Work task >>
Nothing may be dropped or altered: reproduce all the data.

"""

**config.mk**
```make
export PLATFORM = sky130hd
export DESIGN_NAME = launch_detect_attitude_drive
export DESIGN_NICKNAME = d
export VERILOG_FILES = /design/src/ldad_pkg.sv /design/src/launch_detect_attitude_drive.sv
export VERILOG_INCLUDE_DIRS = /design/src /design/src/src
export SDC_FILE = /design/constraint.sdc
export NUM_CORES = 2
export LEC_CHECK = 0
export BUFFER_PORTS_ARGS = -buffer_cell sky130_fd_sc_hd__buf_2
export CAP_MARGIN = 20
export CORE_MARGIN = 5
export CORE_UTILIZATION = 41
export CTS_CLUSTER_SIZE = 30
export DETAILED_ROUTE_END_ITERATION = 6
export HOLD_SLACK_MARGIN = 0.08
export PLACE_DENSITY = 0.66
export SYNTH_ARGS = -nofsm -noshare
export SYNTH_HDL_FRONTEND = slang
export SYNTH_SLANG_ARGS = --single-unit
```
**constraint.sdc**
```tcl
create_clock -name clk -period 13.1 [get_ports clk]
set_input_delay 1.965 -clock clk [delete_from_list [all_inputs] [get_ports clk]]
set_output_delay 1.965 -clock clk [all_outputs]
set_load 0.02 [all_outputs]
```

"""

Task answer >>
**config.mk**
```make
export PLATFORM = sky130hd
export DESIGN_NAME = launch_detect_attitude_drive
export DESIGN_NICKNAME = d
export VERILOG_FILES = /design/src/ldad_pkg.sv /design/src/launch_detect_attitude_drive.sv
export VERILOG_INCLUDE_DIRS = /design/src /design/src/src
export SDC_FILE = /design/constraint.sdc
export NUM_CORES = 2
export LEC_CHECK = 0
export BUFFER_PORTS_ARGS = -buffer_cell sky130_fd_sc_hd__buf_2
export CAP_MARGIN = 20
export CORE_MARGIN = 5
export CORE_UTILIZATION = 41
export CTS_CLUSTER_SIZE = 30
export DETAILED_ROUTE_END_ITERATION = 6
export HOLD_SLACK_MARGIN = 0.08
export PLACE_DENSITY = 0.66
export SYNTH_ARGS = -nofsm -noshare
export SYNTH_HDL_FRONTEND = slang
export SYNTH_SLANG_ARGS = --single-unit
```
**constraint.sdc**
```tcl
create_clock -name clk -period 13.1 [get_ports clk]
set_input_delay 1.965 -clock clk [delete_from_list [all_inputs] [get_ports clk]]
set_output_delay 1.965 -clock clk [all_outputs]
set_load 0.02 [all_outputs]
```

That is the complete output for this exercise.